GIVEN RECORDS:
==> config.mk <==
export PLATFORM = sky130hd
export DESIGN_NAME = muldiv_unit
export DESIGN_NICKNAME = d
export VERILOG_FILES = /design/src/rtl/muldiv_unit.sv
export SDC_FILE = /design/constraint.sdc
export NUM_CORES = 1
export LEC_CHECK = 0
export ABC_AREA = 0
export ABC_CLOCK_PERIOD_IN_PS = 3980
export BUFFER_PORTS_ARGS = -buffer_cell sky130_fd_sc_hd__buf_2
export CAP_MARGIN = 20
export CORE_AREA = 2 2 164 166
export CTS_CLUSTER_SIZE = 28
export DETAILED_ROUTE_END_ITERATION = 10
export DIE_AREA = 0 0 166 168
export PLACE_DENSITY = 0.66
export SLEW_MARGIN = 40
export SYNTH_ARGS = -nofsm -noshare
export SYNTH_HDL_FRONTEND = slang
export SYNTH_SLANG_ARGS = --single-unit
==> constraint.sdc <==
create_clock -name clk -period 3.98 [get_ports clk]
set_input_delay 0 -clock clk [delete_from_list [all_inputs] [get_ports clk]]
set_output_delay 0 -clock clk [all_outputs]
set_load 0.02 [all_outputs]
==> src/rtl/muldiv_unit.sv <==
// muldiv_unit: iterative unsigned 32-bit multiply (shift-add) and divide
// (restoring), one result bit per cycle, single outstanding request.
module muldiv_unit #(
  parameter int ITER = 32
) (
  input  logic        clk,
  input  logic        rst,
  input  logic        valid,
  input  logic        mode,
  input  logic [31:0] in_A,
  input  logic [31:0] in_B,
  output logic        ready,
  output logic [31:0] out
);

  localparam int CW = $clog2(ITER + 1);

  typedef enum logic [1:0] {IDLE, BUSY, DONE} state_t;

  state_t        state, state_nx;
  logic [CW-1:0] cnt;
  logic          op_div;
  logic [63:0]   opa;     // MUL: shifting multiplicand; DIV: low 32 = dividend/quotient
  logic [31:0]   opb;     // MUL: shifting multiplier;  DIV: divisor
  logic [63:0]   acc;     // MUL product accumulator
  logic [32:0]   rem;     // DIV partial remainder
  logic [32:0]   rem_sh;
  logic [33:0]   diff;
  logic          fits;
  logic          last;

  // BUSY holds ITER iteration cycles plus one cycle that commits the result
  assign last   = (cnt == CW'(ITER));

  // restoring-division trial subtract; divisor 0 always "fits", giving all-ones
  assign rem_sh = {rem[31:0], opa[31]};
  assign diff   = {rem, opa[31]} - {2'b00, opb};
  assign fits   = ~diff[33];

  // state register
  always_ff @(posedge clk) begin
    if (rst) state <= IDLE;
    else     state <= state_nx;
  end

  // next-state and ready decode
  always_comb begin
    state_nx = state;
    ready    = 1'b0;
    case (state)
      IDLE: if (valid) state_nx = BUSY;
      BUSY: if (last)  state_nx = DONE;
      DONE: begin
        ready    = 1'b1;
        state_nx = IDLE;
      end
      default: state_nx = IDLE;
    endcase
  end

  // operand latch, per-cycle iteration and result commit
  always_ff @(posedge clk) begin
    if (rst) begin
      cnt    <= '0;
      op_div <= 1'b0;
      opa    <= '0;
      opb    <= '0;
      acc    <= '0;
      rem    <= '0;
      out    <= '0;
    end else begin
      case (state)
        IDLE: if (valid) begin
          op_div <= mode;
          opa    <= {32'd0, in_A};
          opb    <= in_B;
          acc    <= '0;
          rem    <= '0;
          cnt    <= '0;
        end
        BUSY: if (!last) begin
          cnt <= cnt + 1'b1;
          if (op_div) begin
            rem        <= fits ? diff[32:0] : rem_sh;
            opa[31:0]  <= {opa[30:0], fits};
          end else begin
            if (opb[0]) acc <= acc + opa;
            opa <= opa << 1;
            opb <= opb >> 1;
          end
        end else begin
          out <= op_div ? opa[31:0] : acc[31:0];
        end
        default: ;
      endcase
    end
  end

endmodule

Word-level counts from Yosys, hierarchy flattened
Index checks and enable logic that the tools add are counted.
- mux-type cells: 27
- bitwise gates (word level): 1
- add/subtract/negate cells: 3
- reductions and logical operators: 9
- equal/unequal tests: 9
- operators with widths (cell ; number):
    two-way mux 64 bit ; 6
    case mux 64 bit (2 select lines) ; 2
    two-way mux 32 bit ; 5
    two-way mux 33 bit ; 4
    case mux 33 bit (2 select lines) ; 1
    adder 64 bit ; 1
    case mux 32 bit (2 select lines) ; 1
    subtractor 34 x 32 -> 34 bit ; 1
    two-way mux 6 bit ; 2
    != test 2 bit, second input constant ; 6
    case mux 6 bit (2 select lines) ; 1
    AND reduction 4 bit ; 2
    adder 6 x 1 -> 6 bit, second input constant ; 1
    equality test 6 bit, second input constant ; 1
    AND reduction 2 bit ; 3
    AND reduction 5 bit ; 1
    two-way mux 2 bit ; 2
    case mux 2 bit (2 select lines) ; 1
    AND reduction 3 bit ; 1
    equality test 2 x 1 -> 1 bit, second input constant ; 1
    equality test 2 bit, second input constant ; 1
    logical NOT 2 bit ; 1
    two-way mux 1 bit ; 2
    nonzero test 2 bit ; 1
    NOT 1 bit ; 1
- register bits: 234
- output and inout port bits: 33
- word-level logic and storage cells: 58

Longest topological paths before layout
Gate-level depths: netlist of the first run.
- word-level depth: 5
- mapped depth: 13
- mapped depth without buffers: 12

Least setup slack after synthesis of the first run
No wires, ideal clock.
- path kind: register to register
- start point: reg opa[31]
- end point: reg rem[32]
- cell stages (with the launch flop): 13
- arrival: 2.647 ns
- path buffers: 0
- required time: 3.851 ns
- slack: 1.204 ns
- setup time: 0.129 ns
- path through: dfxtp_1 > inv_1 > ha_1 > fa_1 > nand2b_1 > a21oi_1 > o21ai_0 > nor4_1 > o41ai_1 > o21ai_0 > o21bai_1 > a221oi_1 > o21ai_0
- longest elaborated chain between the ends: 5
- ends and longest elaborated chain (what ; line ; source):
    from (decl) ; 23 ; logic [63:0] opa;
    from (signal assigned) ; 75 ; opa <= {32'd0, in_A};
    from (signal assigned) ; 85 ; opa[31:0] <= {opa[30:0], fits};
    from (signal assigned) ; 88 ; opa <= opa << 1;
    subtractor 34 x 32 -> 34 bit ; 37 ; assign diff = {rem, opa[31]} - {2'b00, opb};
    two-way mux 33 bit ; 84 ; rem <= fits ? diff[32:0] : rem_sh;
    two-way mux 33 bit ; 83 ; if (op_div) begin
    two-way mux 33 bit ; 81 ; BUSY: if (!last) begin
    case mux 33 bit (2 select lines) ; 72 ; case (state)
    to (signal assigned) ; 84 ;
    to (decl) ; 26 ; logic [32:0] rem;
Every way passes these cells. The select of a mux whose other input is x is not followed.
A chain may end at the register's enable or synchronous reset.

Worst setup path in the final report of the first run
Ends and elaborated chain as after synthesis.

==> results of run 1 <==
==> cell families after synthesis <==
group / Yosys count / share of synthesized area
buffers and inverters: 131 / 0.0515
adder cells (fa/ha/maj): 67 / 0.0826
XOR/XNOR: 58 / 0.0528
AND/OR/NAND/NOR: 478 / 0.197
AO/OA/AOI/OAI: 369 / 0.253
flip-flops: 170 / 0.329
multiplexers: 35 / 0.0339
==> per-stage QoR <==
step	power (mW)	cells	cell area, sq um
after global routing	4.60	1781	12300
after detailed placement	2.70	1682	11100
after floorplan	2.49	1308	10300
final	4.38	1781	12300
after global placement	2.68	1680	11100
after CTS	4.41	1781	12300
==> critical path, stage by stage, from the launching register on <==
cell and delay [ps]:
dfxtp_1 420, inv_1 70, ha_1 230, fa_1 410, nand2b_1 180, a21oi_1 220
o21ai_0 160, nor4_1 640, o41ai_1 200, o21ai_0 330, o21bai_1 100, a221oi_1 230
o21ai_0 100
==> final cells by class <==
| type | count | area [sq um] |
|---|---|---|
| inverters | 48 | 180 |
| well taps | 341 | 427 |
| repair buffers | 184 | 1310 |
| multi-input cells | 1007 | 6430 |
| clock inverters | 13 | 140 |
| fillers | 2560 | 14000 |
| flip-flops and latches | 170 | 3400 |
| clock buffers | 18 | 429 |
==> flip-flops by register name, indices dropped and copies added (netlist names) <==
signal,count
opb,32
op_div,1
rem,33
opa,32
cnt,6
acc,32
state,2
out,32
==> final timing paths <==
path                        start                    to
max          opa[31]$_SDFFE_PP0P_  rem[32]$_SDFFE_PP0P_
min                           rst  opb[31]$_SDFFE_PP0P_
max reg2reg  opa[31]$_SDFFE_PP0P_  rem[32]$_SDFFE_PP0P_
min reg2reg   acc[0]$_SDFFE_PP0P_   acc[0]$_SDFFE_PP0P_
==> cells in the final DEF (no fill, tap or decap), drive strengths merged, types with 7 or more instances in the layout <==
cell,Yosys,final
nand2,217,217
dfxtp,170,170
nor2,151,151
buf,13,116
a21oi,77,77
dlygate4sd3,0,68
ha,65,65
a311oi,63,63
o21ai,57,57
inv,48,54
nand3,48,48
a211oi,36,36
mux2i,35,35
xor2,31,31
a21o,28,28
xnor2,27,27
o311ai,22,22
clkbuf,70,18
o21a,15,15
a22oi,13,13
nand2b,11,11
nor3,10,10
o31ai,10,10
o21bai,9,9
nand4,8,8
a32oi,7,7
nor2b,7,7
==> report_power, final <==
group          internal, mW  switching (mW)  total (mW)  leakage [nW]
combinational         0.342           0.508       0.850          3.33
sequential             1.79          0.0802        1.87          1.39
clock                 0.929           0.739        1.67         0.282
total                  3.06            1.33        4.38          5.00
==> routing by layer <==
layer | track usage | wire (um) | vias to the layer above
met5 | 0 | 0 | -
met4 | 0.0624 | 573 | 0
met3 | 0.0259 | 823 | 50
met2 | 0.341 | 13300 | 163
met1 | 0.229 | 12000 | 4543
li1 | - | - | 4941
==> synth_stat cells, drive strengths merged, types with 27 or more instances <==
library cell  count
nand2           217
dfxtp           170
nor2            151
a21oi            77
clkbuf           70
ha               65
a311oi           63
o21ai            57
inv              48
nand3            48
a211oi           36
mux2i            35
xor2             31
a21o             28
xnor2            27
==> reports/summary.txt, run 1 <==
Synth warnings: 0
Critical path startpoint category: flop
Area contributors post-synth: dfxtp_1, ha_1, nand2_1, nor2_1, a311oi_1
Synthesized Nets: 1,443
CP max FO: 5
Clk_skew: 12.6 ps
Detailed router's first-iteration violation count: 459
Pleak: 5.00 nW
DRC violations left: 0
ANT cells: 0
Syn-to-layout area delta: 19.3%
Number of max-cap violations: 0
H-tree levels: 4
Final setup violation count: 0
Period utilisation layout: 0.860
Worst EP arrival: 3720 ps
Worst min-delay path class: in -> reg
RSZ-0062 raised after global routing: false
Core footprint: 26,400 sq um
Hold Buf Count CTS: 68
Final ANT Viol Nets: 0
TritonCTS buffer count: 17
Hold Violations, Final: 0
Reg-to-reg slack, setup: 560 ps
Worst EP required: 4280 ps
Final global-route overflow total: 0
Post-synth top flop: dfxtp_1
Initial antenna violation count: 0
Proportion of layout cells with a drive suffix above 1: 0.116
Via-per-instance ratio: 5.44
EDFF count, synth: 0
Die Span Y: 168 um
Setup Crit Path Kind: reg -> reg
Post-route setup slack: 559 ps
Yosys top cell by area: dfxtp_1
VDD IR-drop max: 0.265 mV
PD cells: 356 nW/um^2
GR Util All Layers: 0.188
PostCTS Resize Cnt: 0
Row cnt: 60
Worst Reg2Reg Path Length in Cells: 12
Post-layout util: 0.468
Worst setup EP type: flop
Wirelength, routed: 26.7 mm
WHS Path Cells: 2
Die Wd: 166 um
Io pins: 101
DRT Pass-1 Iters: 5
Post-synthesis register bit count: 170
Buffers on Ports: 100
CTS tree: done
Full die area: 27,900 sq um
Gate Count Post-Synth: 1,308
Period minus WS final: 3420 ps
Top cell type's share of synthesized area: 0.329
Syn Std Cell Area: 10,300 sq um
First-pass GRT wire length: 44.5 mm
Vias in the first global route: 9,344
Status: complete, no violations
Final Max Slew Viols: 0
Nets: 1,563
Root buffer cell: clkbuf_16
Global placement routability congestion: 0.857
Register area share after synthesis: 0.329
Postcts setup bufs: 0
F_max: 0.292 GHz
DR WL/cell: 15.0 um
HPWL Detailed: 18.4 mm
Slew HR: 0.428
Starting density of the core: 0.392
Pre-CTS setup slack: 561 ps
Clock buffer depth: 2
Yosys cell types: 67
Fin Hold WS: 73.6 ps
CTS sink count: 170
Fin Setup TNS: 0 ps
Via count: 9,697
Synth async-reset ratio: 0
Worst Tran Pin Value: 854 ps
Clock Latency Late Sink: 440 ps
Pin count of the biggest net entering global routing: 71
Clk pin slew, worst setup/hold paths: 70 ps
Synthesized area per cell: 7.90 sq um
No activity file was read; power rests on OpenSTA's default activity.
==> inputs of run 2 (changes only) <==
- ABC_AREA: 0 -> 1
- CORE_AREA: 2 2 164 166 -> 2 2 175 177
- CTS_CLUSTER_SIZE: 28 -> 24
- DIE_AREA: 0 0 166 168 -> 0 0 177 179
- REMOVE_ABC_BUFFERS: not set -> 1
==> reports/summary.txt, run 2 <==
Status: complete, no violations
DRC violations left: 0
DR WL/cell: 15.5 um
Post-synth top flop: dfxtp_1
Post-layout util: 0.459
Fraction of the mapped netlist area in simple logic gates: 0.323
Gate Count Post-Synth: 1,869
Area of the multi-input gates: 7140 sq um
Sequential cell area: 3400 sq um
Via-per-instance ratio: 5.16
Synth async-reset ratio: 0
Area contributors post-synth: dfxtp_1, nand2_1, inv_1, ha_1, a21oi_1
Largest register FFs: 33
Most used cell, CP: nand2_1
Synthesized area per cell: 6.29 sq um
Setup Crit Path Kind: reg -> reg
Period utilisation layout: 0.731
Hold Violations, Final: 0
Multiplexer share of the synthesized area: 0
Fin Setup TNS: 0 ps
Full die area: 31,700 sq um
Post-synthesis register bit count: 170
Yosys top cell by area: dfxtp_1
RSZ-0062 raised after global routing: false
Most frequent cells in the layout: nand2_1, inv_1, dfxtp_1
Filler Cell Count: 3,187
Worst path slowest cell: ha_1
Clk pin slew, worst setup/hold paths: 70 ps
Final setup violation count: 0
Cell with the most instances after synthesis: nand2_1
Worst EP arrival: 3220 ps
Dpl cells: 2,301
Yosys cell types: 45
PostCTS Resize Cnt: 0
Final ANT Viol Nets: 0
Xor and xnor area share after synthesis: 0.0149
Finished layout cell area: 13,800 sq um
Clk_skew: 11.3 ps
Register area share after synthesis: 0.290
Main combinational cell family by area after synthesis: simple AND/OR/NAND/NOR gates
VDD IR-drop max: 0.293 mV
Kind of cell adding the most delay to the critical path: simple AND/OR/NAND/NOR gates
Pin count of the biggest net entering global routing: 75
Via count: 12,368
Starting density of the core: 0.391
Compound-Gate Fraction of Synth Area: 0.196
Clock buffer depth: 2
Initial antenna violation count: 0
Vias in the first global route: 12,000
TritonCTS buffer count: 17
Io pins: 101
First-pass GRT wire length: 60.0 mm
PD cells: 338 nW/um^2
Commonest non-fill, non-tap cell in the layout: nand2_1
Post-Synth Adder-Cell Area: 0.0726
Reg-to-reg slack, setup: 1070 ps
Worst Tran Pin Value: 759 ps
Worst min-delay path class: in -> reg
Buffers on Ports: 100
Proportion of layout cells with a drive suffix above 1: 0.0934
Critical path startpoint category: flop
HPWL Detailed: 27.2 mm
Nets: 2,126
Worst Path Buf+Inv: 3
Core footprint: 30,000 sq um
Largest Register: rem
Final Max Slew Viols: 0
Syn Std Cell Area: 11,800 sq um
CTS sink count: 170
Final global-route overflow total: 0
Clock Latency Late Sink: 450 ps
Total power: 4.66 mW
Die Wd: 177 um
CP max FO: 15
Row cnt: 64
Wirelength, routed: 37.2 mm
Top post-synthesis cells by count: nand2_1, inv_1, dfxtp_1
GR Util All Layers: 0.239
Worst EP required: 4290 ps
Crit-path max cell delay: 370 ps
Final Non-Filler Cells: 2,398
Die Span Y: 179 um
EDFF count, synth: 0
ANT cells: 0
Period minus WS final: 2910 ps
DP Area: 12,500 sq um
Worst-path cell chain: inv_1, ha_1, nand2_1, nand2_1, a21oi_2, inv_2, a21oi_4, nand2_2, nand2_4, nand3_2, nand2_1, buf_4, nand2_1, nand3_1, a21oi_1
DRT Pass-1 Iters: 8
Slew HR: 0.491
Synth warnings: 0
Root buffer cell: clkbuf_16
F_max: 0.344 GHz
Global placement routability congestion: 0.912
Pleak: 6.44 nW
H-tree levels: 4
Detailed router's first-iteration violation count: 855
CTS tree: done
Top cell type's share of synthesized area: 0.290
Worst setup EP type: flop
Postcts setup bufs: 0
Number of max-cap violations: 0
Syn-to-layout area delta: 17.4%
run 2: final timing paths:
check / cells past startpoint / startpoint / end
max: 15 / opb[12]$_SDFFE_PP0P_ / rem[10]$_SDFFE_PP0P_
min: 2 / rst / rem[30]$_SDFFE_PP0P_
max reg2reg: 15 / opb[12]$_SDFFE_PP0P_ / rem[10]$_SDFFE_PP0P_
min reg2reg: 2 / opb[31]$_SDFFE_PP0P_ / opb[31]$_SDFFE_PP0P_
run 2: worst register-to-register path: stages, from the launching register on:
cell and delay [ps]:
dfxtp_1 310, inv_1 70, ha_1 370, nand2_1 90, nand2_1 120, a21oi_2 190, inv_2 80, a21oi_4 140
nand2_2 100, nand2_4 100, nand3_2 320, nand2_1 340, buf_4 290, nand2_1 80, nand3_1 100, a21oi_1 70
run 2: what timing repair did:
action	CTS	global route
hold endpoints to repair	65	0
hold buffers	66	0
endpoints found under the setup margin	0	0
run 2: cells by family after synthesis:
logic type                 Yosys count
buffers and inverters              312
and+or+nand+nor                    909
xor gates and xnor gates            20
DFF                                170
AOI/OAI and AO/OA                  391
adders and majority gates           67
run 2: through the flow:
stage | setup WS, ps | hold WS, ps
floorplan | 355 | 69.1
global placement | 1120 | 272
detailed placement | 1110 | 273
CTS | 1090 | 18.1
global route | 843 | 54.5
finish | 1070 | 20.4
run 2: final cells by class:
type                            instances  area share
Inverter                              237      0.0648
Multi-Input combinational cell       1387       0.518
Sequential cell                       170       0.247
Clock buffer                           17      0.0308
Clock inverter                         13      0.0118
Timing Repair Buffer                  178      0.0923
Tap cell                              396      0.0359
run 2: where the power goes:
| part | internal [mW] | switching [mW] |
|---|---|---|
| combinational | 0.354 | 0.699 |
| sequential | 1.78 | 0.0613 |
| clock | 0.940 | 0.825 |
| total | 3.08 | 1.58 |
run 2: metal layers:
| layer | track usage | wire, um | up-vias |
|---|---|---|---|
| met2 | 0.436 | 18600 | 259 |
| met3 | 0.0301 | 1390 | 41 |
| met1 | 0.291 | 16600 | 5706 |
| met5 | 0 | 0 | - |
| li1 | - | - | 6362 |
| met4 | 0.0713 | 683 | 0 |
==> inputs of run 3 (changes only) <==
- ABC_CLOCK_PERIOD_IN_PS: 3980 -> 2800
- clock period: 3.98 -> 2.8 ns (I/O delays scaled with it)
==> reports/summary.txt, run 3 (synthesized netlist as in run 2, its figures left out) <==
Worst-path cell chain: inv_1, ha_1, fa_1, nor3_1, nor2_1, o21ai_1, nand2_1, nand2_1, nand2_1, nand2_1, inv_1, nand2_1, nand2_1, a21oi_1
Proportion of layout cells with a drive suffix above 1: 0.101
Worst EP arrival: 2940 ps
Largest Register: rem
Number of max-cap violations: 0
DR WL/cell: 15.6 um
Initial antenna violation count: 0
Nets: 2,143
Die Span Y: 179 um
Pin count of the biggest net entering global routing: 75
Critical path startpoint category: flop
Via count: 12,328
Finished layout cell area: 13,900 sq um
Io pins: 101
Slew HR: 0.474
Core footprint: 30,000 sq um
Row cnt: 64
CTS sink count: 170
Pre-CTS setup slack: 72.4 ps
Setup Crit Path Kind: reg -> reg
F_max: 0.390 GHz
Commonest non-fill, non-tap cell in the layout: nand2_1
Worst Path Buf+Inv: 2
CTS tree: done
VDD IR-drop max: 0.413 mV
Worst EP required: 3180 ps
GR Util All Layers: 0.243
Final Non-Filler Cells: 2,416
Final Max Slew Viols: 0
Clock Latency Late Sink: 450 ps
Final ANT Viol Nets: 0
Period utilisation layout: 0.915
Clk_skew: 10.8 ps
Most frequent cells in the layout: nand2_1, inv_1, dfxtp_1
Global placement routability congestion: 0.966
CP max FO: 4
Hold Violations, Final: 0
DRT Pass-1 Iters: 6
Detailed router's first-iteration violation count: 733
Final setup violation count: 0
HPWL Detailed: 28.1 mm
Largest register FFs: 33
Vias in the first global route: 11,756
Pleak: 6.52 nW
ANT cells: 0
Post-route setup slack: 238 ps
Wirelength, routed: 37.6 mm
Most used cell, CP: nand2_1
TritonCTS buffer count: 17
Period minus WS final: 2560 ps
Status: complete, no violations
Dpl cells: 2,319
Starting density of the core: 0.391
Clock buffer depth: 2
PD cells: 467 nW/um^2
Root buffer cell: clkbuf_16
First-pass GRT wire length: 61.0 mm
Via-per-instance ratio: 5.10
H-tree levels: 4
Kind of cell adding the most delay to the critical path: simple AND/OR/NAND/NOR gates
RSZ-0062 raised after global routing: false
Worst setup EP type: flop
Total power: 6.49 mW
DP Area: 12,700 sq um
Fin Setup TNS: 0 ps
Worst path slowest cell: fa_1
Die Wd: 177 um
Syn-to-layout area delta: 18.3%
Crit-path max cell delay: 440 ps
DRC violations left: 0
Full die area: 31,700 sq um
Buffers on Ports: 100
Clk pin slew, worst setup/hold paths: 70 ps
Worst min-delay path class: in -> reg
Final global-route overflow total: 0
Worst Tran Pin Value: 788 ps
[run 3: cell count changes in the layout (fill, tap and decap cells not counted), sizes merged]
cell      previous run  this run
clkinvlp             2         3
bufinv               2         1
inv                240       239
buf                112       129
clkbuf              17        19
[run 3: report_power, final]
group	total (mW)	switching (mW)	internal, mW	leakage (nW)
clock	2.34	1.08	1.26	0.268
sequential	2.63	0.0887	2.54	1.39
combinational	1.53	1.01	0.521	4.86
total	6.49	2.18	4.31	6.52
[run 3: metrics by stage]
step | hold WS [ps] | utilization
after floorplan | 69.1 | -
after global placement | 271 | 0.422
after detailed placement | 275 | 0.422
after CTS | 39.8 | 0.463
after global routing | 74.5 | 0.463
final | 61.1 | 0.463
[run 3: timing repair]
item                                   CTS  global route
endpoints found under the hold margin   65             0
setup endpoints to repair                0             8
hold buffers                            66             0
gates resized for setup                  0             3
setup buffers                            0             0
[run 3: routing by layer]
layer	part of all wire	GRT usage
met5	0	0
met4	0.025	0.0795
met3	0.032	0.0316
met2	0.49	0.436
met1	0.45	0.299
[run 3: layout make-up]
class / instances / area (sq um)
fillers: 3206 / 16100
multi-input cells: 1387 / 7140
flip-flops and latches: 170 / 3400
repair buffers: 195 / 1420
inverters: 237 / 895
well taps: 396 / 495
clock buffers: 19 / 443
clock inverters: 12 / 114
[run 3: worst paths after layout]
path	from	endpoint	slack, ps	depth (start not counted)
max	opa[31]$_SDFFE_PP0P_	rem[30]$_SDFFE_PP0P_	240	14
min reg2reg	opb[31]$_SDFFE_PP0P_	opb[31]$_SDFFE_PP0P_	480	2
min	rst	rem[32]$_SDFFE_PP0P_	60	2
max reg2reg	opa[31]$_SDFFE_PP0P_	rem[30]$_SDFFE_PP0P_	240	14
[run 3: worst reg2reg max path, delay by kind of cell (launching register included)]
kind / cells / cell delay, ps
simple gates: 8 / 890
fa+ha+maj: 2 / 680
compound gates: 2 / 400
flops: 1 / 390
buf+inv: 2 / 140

EXERCISE INSTRUCTIONS: Give the number of lines in the material above that have the word "under" in them, and nothing more.

ANSWER BOX: 2